35 James and John, the sons of Zebedee, came forward to him, and said to him, "Teacher, we want you to do for us whatever we ask of you." 36 And he said to them, "What do you want me to do for you?" 37 And they said to him, "Grant us to sit, one at your right hand and one at your left, in your glory." 38 But Jesus said to them, "You do not know what you are asking. Are you able to drink the cup that I drink, or to be baptized with the baptism with which I am baptized?" 39 And they said to him, "We are able." And Jesus said to them, "The cup that I drink you will drink; and with the baptism with which I am baptized, you will be baptized; 40 but to sit at my right hand or at my left is not mine to grant, but it is for those for whom it has been prepared." 41 And when the ten heard it, they began to be indignant at James and John. 42 And Jesus called them to him and said to them, "You know that those who are supposed to rule over the Gentiles lord it over them, and their great men exercise authority over them. 43 But it shall not be so among you; but whoever would be great among you must be your servant, 44 and whoever would be first among you must be slave of all. 45 For the Son of man also came not to be served but to serve, and to give his life as a ransom for many."

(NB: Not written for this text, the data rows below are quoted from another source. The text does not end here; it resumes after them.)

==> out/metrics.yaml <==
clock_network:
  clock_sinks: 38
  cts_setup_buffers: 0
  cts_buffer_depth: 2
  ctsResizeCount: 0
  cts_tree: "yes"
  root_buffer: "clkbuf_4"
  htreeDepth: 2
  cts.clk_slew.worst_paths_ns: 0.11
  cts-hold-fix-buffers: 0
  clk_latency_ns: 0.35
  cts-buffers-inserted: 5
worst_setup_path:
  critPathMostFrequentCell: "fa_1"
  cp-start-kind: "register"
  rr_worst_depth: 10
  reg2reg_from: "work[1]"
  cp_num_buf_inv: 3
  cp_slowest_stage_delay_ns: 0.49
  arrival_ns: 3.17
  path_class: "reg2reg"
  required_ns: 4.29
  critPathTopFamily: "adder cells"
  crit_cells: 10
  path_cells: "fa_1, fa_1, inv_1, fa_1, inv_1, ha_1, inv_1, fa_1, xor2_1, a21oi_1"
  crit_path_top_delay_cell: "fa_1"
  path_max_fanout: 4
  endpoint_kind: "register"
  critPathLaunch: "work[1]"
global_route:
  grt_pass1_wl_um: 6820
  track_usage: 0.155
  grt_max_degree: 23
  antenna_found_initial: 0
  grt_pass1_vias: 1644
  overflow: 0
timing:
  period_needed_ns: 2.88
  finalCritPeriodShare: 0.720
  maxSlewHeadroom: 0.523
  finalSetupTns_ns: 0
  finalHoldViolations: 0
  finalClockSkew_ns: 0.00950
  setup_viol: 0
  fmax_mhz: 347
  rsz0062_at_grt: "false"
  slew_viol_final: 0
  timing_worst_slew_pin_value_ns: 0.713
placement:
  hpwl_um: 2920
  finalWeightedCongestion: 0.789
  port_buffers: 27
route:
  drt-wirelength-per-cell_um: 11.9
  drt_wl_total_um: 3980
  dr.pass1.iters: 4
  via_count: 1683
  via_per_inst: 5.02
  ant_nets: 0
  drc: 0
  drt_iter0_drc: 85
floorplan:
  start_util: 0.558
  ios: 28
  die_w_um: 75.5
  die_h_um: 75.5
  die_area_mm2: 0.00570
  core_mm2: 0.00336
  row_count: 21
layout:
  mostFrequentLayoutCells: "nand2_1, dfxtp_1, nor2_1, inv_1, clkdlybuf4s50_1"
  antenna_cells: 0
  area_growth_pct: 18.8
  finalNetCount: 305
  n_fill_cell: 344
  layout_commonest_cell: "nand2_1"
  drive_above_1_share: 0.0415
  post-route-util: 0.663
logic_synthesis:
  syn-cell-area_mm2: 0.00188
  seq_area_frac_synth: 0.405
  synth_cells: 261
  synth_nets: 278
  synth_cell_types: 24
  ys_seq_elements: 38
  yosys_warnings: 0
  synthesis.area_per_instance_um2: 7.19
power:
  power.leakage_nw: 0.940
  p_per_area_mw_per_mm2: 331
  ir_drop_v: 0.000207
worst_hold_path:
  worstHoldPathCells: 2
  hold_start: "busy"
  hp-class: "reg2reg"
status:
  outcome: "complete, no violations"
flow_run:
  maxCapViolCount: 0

Meditation: Would you rather be the leader or a follower, take first place or the last? Two of Jesus' disciples boldly asked Jesus to promote them to first place in his kingdom. The desire for greatness seems to be inbred in all of us. Who wants to be last or least? Jesus did the unthinkable - he reversed the order to true greatness and glory. If we want to be first and great, then we must place ourselves at the disposal of others by putting their interests first and by taking on their cares and concerns as if they were our own.

Jesus wedded authority with unconditional love and service with total sacrifice - the willing sacrifice of one's life for the sake of another. Authority without sacrificial love is brutish and self-serving. Jesus also used stark language to explain what kind of sacrifice he had in mind. His disciples must drink his cup if they expect to reign with him in his kingdom. The cup he had in mind was a bitter one involving crucifixion - laying down one's life even to the point of shedding one's blood for the sake of Christ.

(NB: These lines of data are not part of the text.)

===== config.mk =====
export PLATFORM = sky130hd
export DESIGN_NAME = frame_scheduler
export DESIGN_NICKNAME = d
export VERILOG_FILES = /design/src/rtl/pong_pkg.sv /design/src/rtl/frame_scheduler_tick_divider.sv /design/src/rtl/frame_scheduler.sv
export SDC_FILE = /design/constraint.sdc
export NUM_CORES = 1
export LEC_CHECK = 0
export ABC_AREA = 1
export CAP_MARGIN = 20
export CORE_UTILIZATION = 45
export CTS_CLUSTER_SIZE = 20
export DETAILED_ROUTE_END_ITERATION = 6
export PLACE_DENSITY = 0.75
export SYNTH_ARGS = -nofsm -noshare
export SYNTH_HDL_FRONTEND = slang
export SYNTH_SLANG_ARGS = --single-unit

===== constraint.sdc =====
create_clock -name clk -period 1.7 [get_ports clk]
set_input_delay 0.34 -clock clk [delete_from_list [all_inputs] [get_ports clk]]
set_output_delay 0.34 -clock clk [all_outputs]
set_load 0.01 [all_outputs]

===== src/rtl/pong_pkg.sv =====
// ---------------------------------------------------------------------------
// pong_pkg : shared scheduler state encoding, frame record and miss saturation
// Rev 1.0
// ---------------------------------------------------------------------------
`default_nettype none

package pong_pkg;

  typedef enum logic [0:0] {
    ST_IDLE    = 1'b0,
    ST_PENDING = 1'b1
  } sched_state_e;

  localparam logic [7:0] c_MISS_SAT = 8'd255;

  typedef struct packed {
    logic [4:0]  x;
    logic [4:0]  y;
    logic [31:0] lpaddle;
    logic [31:0] rpaddle;
  } frame_state_t;

  function automatic logic [7:0] sat_inc(input logic [7:0] v);
    return (v == c_MISS_SAT) ? v : v + 8'd1;
  endfunction

endpackage

`default_nettype wire


===== src/rtl/frame_scheduler_tick_divider.sv =====
// ---------------------------------------------------------------------------
// tick_divider : frame counter, game_tick pulse and unanswered-tick counting
// Rev 1.0
// ---------------------------------------------------------------------------
`default_nettype none

module tick_divider
  import pong_pkg::*;
#(
  parameter int unsigned TICK_FRAMES = 4
) (
  input  logic       clk,
  input  logic       reset,
  input  logic       frame_start_i,
  input  logic       handshake_i,
  output logic       game_tick_o,
  output logic [7:0] miss_count_o
);

  localparam logic [7:0] c_LAST = 8'(TICK_FRAMES - 1);

  logic [7:0] cnt_q, cnt_d;
  logic       tick_q, tick_d;
  logic       outstanding_q, outstanding_d;
  logic [7:0] miss_q, miss_d;

  always_comb begin
    cnt_d         = cnt_q;
    tick_d        = 1'b0;
    outstanding_d = outstanding_q;
    miss_d        = miss_q;

    if (frame_start_i) begin
      if (cnt_q == c_LAST) begin
        cnt_d  = '0;
        tick_d = 1'b1;
      end else begin
        cnt_d = cnt_q + 8'd1;
      end
    end

    // A fresh tick always leaves the flag set, even if answered in the same cycle.
    if (tick_q) begin
      outstanding_d = 1'b1;
      if (outstanding_q && !handshake_i) begin
        miss_d = sat_inc(miss_q);
      end
    end else if (handshake_i) begin
      outstanding_d = 1'b0;
    end
  end

  always_ff @(posedge clk) begin
    if (reset) begin
      cnt_q         <= '0;
      tick_q        <= 1'b0;
      outstanding_q <= 1'b0;
      miss_q        <= '0;
    end else begin
      cnt_q         <= cnt_d;
      tick_q        <= tick_d;
      outstanding_q <= outstanding_d;
      miss_q        <= miss_d;
    end
  end

  assign game_tick_o  = tick_q;
  assign miss_count_o = miss_q;

endmodule

`default_nettype wire


===== src/rtl/frame_scheduler.sv =====
// ---------------------------------------------------------------------------
// frame_scheduler : stages game-state updates and commits them at frame start
// Rev 1.0
// ---------------------------------------------------------------------------
`default_nettype none

module frame_scheduler
  import pong_pkg::*;
#(
  parameter int unsigned TICK_FRAMES = 4
) (
  input  logic        clk,
  input  logic        reset,
  input  logic        frame_start,
  input  logic        upd_valid,
  output logic        upd_ready,
  input  logic [4:0]  upd_x,
  input  logic [4:0]  upd_y,
  input  logic [31:0] upd_lpaddle,
  input  logic [31:0] upd_rpaddle,
  output logic [4:0]  disp_x,
  output logic [4:0]  disp_y,
  output logic [31:0] disp_lpaddle,
  output logic [31:0] disp_rpaddle,
  output logic        game_tick,
  output logic [7:0]  miss_count
);

  sched_state_e state_q, state_d;
  frame_state_t stage_q;
  frame_state_t disp_q;
  logic         handshake;
  logic         load_stage;
  logic         commit;

  assign upd_ready = (state_q == ST_IDLE) && !reset;
  assign handshake = upd_valid && upd_ready;

  always_ff @(posedge clk) begin
    if (reset) begin
      state_q <= ST_IDLE;
    end else begin
      state_q <= state_d;
    end
  end

  // Staging is never bypassed: a capture always waits for a later frame_start.
  always_comb begin
    state_d    = state_q;
    load_stage = 1'b0;
    commit     = 1'b0;
    case (state_q)
      ST_IDLE: begin
        if (handshake) begin
          load_stage = 1'b1;
          state_d    = ST_PENDING;
        end
      end
      ST_PENDING: begin
        if (frame_start) begin
          commit  = 1'b1;
          state_d = ST_IDLE;
        end
      end
      default: state_d = ST_IDLE;
    endcase
  end

  always_ff @(posedge clk) begin
    if (reset) begin
      stage_q <= '0;
      disp_q  <= '0;
    end else begin
      if (load_stage) begin
        stage_q <= '{x: upd_x, y: upd_y, lpaddle: upd_lpaddle, rpaddle: upd_rpaddle};
      end
      if (commit) begin
        disp_q <= stage_q;
      end
    end
  end

  assign disp_x       = disp_q.x;
  assign disp_y       = disp_q.y;
  assign disp_lpaddle = disp_q.lpaddle;
  assign disp_rpaddle = disp_q.rpaddle;

  tick_divider #(
    .TICK_FRAMES (TICK_FRAMES)
  ) u_tick_divider (
    .clk           (clk),
    .reset         (reset),
    .frame_start_i (frame_start),
    .handshake_i   (handshake),
    .game_tick_o   (game_tick),
    .miss_count_o  (miss_count)
  );

endmodule

`default_nettype wire


# Word level (Yosys, flattened, before mapping)

Cells that the tools add are included.

Add/sub/neg operators: 2
Equality and inequality tests: 2
Multiplexer cells: 10
Bitwise logic cells: 3
Reductions and logical operators: 8

Operators with widths:

| cell                  | count |
|---|---|
| $add A8 B1 Y8 const B | 2 |
| $eq A8 B2 Y1 const B  | 1 |
| $eq A8 B8 Y1 const B  | 1 |
| $mux W1               | 8 |
| $mux W8               | 1 |
| $logic_and A1 B1 Y1   | 3 |
| $not A1 Y1            | 3 |
| $reduce_and A3 Y1     | 1 |
| $logic_not A1 Y1      | 2 |
| $pmux W1 S2           | 1 |
| $reduce_bool A2 Y1    | 1 |
| $reduce_or A2 Y1      | 1 |

Output and inout port bits: 84
Register bits: 167

# Logic depth before layout (Yosys ltp)

Gate-level depths: netlist of the first run.

Depth after elaboration: 6
Gate-level depth with buffers: 9

# Modules after synthesis

A second synthesis of the first run with hierarchy kept.

Cells, all modules: 1090
Area total of the unflattened synthesis: 7099.3 µm²

By module, submodules not included:

| module          | instances | cells each | area an instance (µm²) |
|---|---|---|---|
| frame_scheduler | 1         | 952        | 6178.4 |
| tick_divider    | 1         | 138        | 920.9 |

# Least setup slack after synthesis of the first run

Ideal clock, no wire load.

Path type: reg-to-reg
Start: register u_tick_divider.miss_q[0], in the netlist u_tick_divider.miss_count_o[0]
End: register u_tick_divider.miss_q[2], in the netlist u_tick_divider.miss_count_o[2]
Period minus slack after synthesis: 1328 ps
Setup slack: 372 ps
Setup time: 114 ps
Cell stages (with the launch flop): 10
Arrival: 1214 ps
Cell sequence: dfxtp_1 -> ha_1 -> nand2_1 -> nor2_1 -> nand2_1 -> buf_4 -> nand3b_1 -> nand2_1 -> nand2_1 -> nor2_1

Cells in the longest elaborated chain, start to end: 3

RTL lines:

| element                                               | line                               | text |
|---|---|---|
| start, declared                                       | frame_scheduler_tick_divider.sv:25 | `logic [7:0] miss_q, miss_d;` |
| start signal, assigned                                | frame_scheduler_tick_divider.sv:63 | `miss_q <= miss_d;` |
| branches (longest 3 deep; another with $add A8 B1 Y8) | --                                 |  |

Parallel ways; which one is timed is not known.
A chain may end at the register's enable or synchronous reset.

# Worst setup path in the final report of the first run

Start: register disp_q, in the netlist disp_rpaddle[25]
End: output disp_rpaddle[25]

RTL lines:

| element                | line                  | text |
|---|---|---|
| start, declared        | frame_scheduler.sv:31 | `frame_state_t disp_q;` |
| start signal, assigned | frame_scheduler.sv:78 | `disp_q <= stage_q;` |
| end, declared          | frame_scheduler.sv:24 | `output logic [31:0] disp_rpaddle,` |

No word-level cell between the ends.

==> flow_summary.toml, run 1 <==
[placement]
dp_cells = 1074
io_buffer_count = 161
gp_congestion = 0.868
place_hpwl_um = 9090

[detailed_routing]
wl_met2_um = 6220
routedWlPerCell_um = 12.6
drc_errors = 0
firstDrtPassIters = 4
met1_length_um = 6610
met3_length_um = 725
vias = 5296
vias_per_cell = 4.81
top_layer = "met4"
antenna_left = 0
drt_iter0_markers = 326
drt_wl_total_um = 13800

[sta]
final-setup-viol-count = 0
post-route-min-period_ns = 1.66
min_period_over_period = 0.975
final-max-slew-violation-count = 0
hold_slack_ns = 0.448
skew_ns = 0.00450
slew-limit-headroom = 0.741
rsz0062_at_grt = "no"
tns_ns = 0
max_freq_mhz = 603
hold_viol_final = 0
worst-slew-pin-transition_ns = 0.388

[logic_synthesis]
netlist_area_um2 = 6070
ys_ff_latch = 167
yosysUniqueCellTypes = 23
yosys.area.top_type_share = 0.551
netlist_instances = 765
syn_area_per_cell_um2 = 7.93
synth_nets = 845
ys_warn_count = 0
synthTopCellsByArea = "dfxtp_1 55%, o21ai_0 8.5%, nor2_1 7.5%"
seq_area_frac_synth = 0.551
yosysTopAreaCell = "dfxtp_1"

[global_routing]
grt_util_all_layers = 0.208
antenna_found_initial = 0
grt_pass1_wl_um = 23200
overflow = 0
grt_pass1_vias = 4706
grt_max_degree = 64

[finish]
final_cells = 1101
antenna_cells = 0
num-nets-final = 997
layout-drive-gt1-share = 0.0649
area_growth_pct = 40.6

[power]
vdd_drop_max_v = 0.000571
cellLeakagePower_nw = 3.67
powerDensity_nw_per_um2 = 1030

[floorplanning]
num_io_pins = 162
chipHeight_um = 118
die-area_um2 = 13900
rows = 42
die_x_um = 118
start_util = 0.460
core-area_um2 = 13200

[critical_path]
required_ns = 1.36
slowest_delay_ns = 0.55
cp_slowest_cell = "clkdlybuf4s50_1"
worstSetupPathType = "register to primary output"
cp-start-kind = "register"
reg2reg_from = "u_tick_divider.miss_count_o[1]"
critical_path.n_buffers_inverters = 1
r2r_cells = 8
crit_family = "buffers and inverters"
arrival_ns = 1.32
worst-path-max-fanout = 2
path_cells = "clkdlybuf4s50_1"
rrSetupSlack_ns = 0.19
end_kind = "primary output"
reg2reg_to = "u_tick_divider.miss_count_o[0]"

[worst_hold_path]
min_path_type = "register to register"
min_from = "stage_q[49]"
hold_depth = 2
hold_end = "disp_lpaddle[17]"

[clock_tree]
cts_root_buf = "clkbuf_16"
cts_tree = "yes"
cts-buffers-inserted = 17
clk_pin_slew_ns = 0.06
cts.htree.levels = 4
clk_latency_ns = 0.41
clkSinkCount = 167
cts_buffer_depth = 2

[outcome]
status = "finished clean"

[flow_run]
cap_violations = 0
-- metal layers --
metal	global-route usage	vias up
met5	0	-
met4	0.0777	0
met3	0.0591	21
met2	0.321	144
met1	0.275	2350
li1	-	2781
-- cells by family (layout without fill, tap and decap cells) --
group	Yosys count	after routing	share of synthesized area
buffers and inverters	105	265	0.0788
AOI/OAI and AO/OA	175	175	0.146
and+or+nand+nor	314	314	0.217
adders and majority gates	2	2	0.00412
DFF	167	167	0.551
xor gates and xnor gates	2	2	0.00289
-- layout by cell type, fill, tap and decap left out, types with 4 or more instances in the layout --
cell / instances
dfxtp_1: 162
clkdlybuf4s50_1: 142
nor2_1: 121
nand2_1: 120
o21ai_0: 103
a21oi_1: 67
nand3_1: 55
inv_1: 50
clkbuf_16: 17
dlymetal6s2s_1: 14
buf_12: 13
buf_4: 11
nand4_1: 9
nor3_1: 5
dlygate4sd2_1: 5
dfxtp_2: 5
o21ai_1: 4
-- layout make-up --
type	count	area (µm²)
Fill cell	1146	4660
Sequential cell	167	3350
Multi-Input combinational cell	493	2240
Timing Repair Buffer	185	1980
Clock buffer	23	478
Tap cell	176	220
Inverter	53	203
Clock inverter	4	48.8
-- through the flow --
stage	util	instance area, µm²	power [mW]	setup WS, ns
2_1_floorplan	-	6070	4.84	0.372
3_3_place_gp	0.604	7970	5.38	-0.138
3_5_place_dp	0.604	7970	5.40	-0.141
4_1_cts	0.644	8490	8.90	0.00667
5_1_grt	0.646	8530	9.23	0.00101
6_report	0.646	8530	8.79	0.0425
-- report_power, final --
part           total [mW]  internal, mW  switching, mW
clock                3.48          2.09           1.40
combinational        1.04         0.553          0.485
sequential           4.27          4.16          0.109
total                8.79          6.80           1.99
-- worst register-to-register path, stage by stage, from the launching register on --
cell and delay, ns:
dfxtp_1 0.38, ha_1 0.22, nand2_1 0.08, nor2_1 0.09, nand2_1 0.25, nand3_1 0.23, nand2_1 0.07, nand2_1 0.06
nor2_1 0.04
-- flip-flops by register name, indices dropped and copies added (netlist names) --
name / count
disp_lpaddle: 32
disp_rpaddle: 32
disp_x: 5
disp_y: 5
stage_q: 74
state_q: 1
u_tick_divider.cnt_q: 8
u_tick_divider.game_tick_o: 1
u_tick_divider.miss_count_o: 8
u_tick_divider.outstanding_q: 1
-- worst max-delay path by stage --
stage,startpoint,endpoint,slack (ns),depth (start not counted)
floorplan,u_tick_divider.miss_count_o[0],u_tick_divider.miss_count_o[2],0.37,9
global placement,reset,upd_ready,-0.14,3
detailed placement,reset,upd_ready,-0.14,3
CTS,disp_lpaddle[3],disp_lpaddle[3],0.007,1
global route,disp_rpaddle[19],disp_rpaddle[19],0.001,1
finish,disp_rpaddle[25],disp_rpaddle[25],0.04,1
-- cells in the mapped netlist --
master	instances
nand2_1	120
nand2_2	1
buf_1	1
nand3b_1	1
nand4_1	9
nor3_1	5
ha_1	2
nor2_1	121
nand2_8	1
buf_4	5
buf_6	5
buf_2	22
a21oi_1	67
dfxtp_1	167
a21oi_4	1
nor2_8	1
xor2_1	2
nand3_1	55
clkbuf_1	19
o21ai_1	4
inv_1	51
inv_2	2
o21ai_0	103
-- timing repair --
item / CTS / global route
setup buffers: 0 / 0
setup endpoints to repair: 8 / 14
gates resized for setup: 10 / 14
hold buffers: 0 / 0
Note: power is estimated with default switching activity, not from simulation.
==> run 2, diff against run 1 <==
- CAP_MARGIN: 20 -> 25
==> results of run 2 <==
Same layout as run 1: the final DEF is identical, and so are final timing and power.
==> run 3, diff against run 2 <==
- SKIP_LAST_GASP: default -> 1
==> results of run 3 <==
Same layout as run 1: the final DEF is identical, and so are final timing and power.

What kind of cup does the Lord have in mind for each one of us? For some disciples such a cup entails physical suffering and the painful struggle of martyrdom - the shedding of one's blood for the sake of Christ's name. But for many of us, it entails the long routine of the Christian life, with all its daily sacrifices, disappointments, set-backs, struggles, and temptations. The Lord Jesus has offered his life for our sake and he calls us to freely offer our lives in a daily sacrifice of love and service for others. What makes such sacrifice a joy rather than a burden is love - the kind of love which has power to transform and change our lives and the lives of those around us. Paul the Apostle tells us that this "love" is a pure gift  "which God has poured into our hearts through the Holy Spirit which has been given to us" (Romans 5:5). If we allow God's love to transform our lives, then no sacrifice will be too great or hard to make.

An early church father summed up Jesus' teaching with the expression: "to serve is to reign with Christ." We share in God's power, authority, and kingdom by loving others as he has loved us and by laying down our lives in humble caring service for the sake of our neighbor's welfare. Are you ready to lay down your life and to serve others as Jesus did?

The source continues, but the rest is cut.